これはセイレムから戻ってきて数日後の話だ。
アビゲイルへと降臨しかけた"異端なる神"を、幾たびの戦場を共に駆け抜けた仲間と共に倒し、彼女の新たな旅立ちを見届けた。
それで終わりだと思っていた。
帰ってから数日後、ダ・ヴィンチちゃんに呼ばれた俺はマシュと近未来観測レンズ「シバ」のある管制室へと急いだ。
「二人とも来たね。ちょっとどころじゃないが異常が発生してね、今からレイシフトをしてもらいたい」
「セイレムで魔神柱の消滅を確認しました。これ以上、人理焼却が行われるとは思えません。それに新局長が来られるまではレイシフトを禁止にするのでは?」
そう、セイレムでの戦いは俺たちにとって最後の戦いのはずだ。生き延びていたはずの魔神柱は全て倒された。そして、レイシフトを封印すると決定されていたはずだ。
「決定が覆るようなことがあった、ということですか」
「そういうことだね。それとセイレム関連のものだからということもあるんだろう。上ってのはいつも身勝手なものさ」
「一体どのような…」
ダ・ヴィンチちゃん曰く、セイレムで現れた"異端なる神"の一部が外へと出てしまっていた。その後、本体そのものを倒したため、消え去りはしたのだが、影響は残っていたということ。その力の残滓に触れ、異常が起きたという。
「異変が発生した場所はアーカム。調べてはみたけど、どうやらあの異端なる神との繋がりが深いようだ」
「アーカム…具体的な場所はどこでしょうか」
「場所はセイレムと同じ。まぁ、ここはセイレムのような風景はなく、大都市になっているようだ」
同じ……?
「どういう……?」
「アーカムというのはセイレムをモチーフにした架空都市。姿形瓜二つ、場所も全く同じときた。もう一つの名前と言っても間違いじゃないんじゃないかな。

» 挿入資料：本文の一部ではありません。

===== src/rtl/axi_burst_master_if.sv =====
// AXI4 master-side bus bundle for axi_burst_master: AW, W, B, AR and R channels.
// The master modport faces the fabric; the slave modport is for responders and models.
interface axi_burst_master_if #(
  parameter int DATA_WIDTH = 32,
  parameter int ADDR_WIDTH = 16,
  parameter int ID_WIDTH   = 8
);
  localparam int STRB_WIDTH = DATA_WIDTH / 8;

  logic [ID_WIDTH-1:0]   awid;
  logic [ADDR_WIDTH-1:0] awaddr;
  logic [7:0]            awlen;
  logic [2:0]            awsize;
  logic [1:0]            awburst;
  logic                  awlock;
  logic [3:0]            awcache;
  logic [2:0]            awprot;
  logic                  awvalid;
  logic                  awready;

  logic [DATA_WIDTH-1:0] wdata;
  logic [STRB_WIDTH-1:0] wstrb;
  logic                  wlast;
  logic                  wvalid;
  logic                  wready;

  logic [ID_WIDTH-1:0]   bid;
  logic [1:0]            bresp;
  logic                  bvalid;
  logic                  bready;

  logic [ID_WIDTH-1:0]   arid;
  logic [ADDR_WIDTH-1:0] araddr;
  logic [7:0]            arlen;
  logic [2:0]            arsize;
  logic [1:0]            arburst;
  logic                  arlock;
  logic [3:0]            arcache;
  logic [2:0]            arprot;
  logic                  arvalid;
  logic                  arready;

  logic [ID_WIDTH-1:0]   rid;
  logic [DATA_WIDTH-1:0] rdata;
  logic [1:0]            rresp;
  logic                  rlast;
  logic                  rvalid;
  logic                  rready;

  modport master (
    output awid, awaddr, awlen, awsize, awburst, awlock, awcache, awprot, awvalid,
    input  awready,
    output wdata, wstrb, wlast, wvalid,
    input  wready,
    input  bid, bresp, bvalid,
    output bready,
    output arid, araddr, arlen, arsize, arburst, arlock, arcache, arprot, arvalid,
    input  arready,
    input  rid, rdata, rresp, rlast, rvalid,
    output rready
  );

  modport slave (
    input  awid, awaddr, awlen, awsize, awburst, awlock, awcache, awprot, awvalid,
    output awready,
    input  wdata, wstrb, wlast, wvalid,
    output wready,
    output bid, bresp, bvalid,
    input  bready,
    input  arid, araddr, arlen, arsize, arburst, arlock, arcache, arprot, arvalid,
    output arready,
    output rid, rdata, rresp, rlast, rvalid,
    input  rready
  );
endinterface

と、されていたんだがね」
「ダ・ヴィンチちゃん、30字で」
「なんと、架空都市とされていたその都市は実在していたんだ!セイレムという殻を被ってね」
「まとまっていません、ダ・ヴィンチちゃん」
その後、文句を言ったダ・ヴィンチちゃんが簡潔に説明してくれた。
セイレムが存在する場所にもう一つ都市、アーカムが存在していた。それは本来ならば、目にすることも入ることも出来ないよう結界が張られていた。が、先のセイレムから漏れ出た力が結界を揺るがせた。その結果、アーカムがこちら側へと出てきた。
「まぁ、言ってしまうとアーカムはセイレム以上に異常だ。まぁ、異常なのは常らしい。それで安定してるんだから相当狂ってる場所だ」
「どう異常なんですか?」
「いや、それは全く。何せ、入った人間はいても出た人間はほとんどいないんだ」
その一言に空気が凍る。先のセイレムも、初めは同じような状態だった。そして、それよりも異常だとダ・ヴィンチちゃんに言わせたアーカム。中では何が起こっているのか。
「そういうわけで今回こそはほとんど情報無しな状態で行くしかないけど、どうする?」
「もちろん、今すぐアーカムに行こう!」
「うんうん、それでこそだ。なら、共に行くサーヴァントを……」
これから始まる今と次への間の物語。狂いに狂ったアーカム。そこで彼らに待ち受けるものとは一体ーーー
---------
同刻、アーカムシティ。
「異変に異変にさらに異変!仕事が増えて給料増えるのはいいが受け取りに行く暇もない!実質タダ働きみてぇなもんじゃねぇか!」
「社会への奉仕が存分に出来ると考えれば良いことではありませんか、魔導探偵殿」
「金が無ければやってられるか、んなこと!というより、なんで毎度持ってきてくれないんですかね!執事さん!」
変わらぬ毎日。騒がしい街。今はまだ。
「今は外とこちらは繋がってしまっている。厄介なことが起きなければいいのだが」
「うむ。しかし、ここは表に出るだけでも周囲に影響を与える。何が起きても不思議ではない」
「外から来る客人は耐えられるでしょうか。この狂気に」
図書館では三人の男が話し合う。これから降る最悪に対峙するために。今はまだ。
「さて、彼らが来るまでは見回りと行こうか、レディ」
「今は外には出られないけどね、ダディ」
彼らを待つ二人はいつもの日常を見守る。今はまだ。
「さぁ、再び始めようか。終わりの始まりを。始まりの終わりを。永劫の終焉を。永劫の開演を。もう一度踊ろうではないか。なぁ、魔導探偵」
獣はただ一人静かに呟く。黄金に輝く杯を片手に。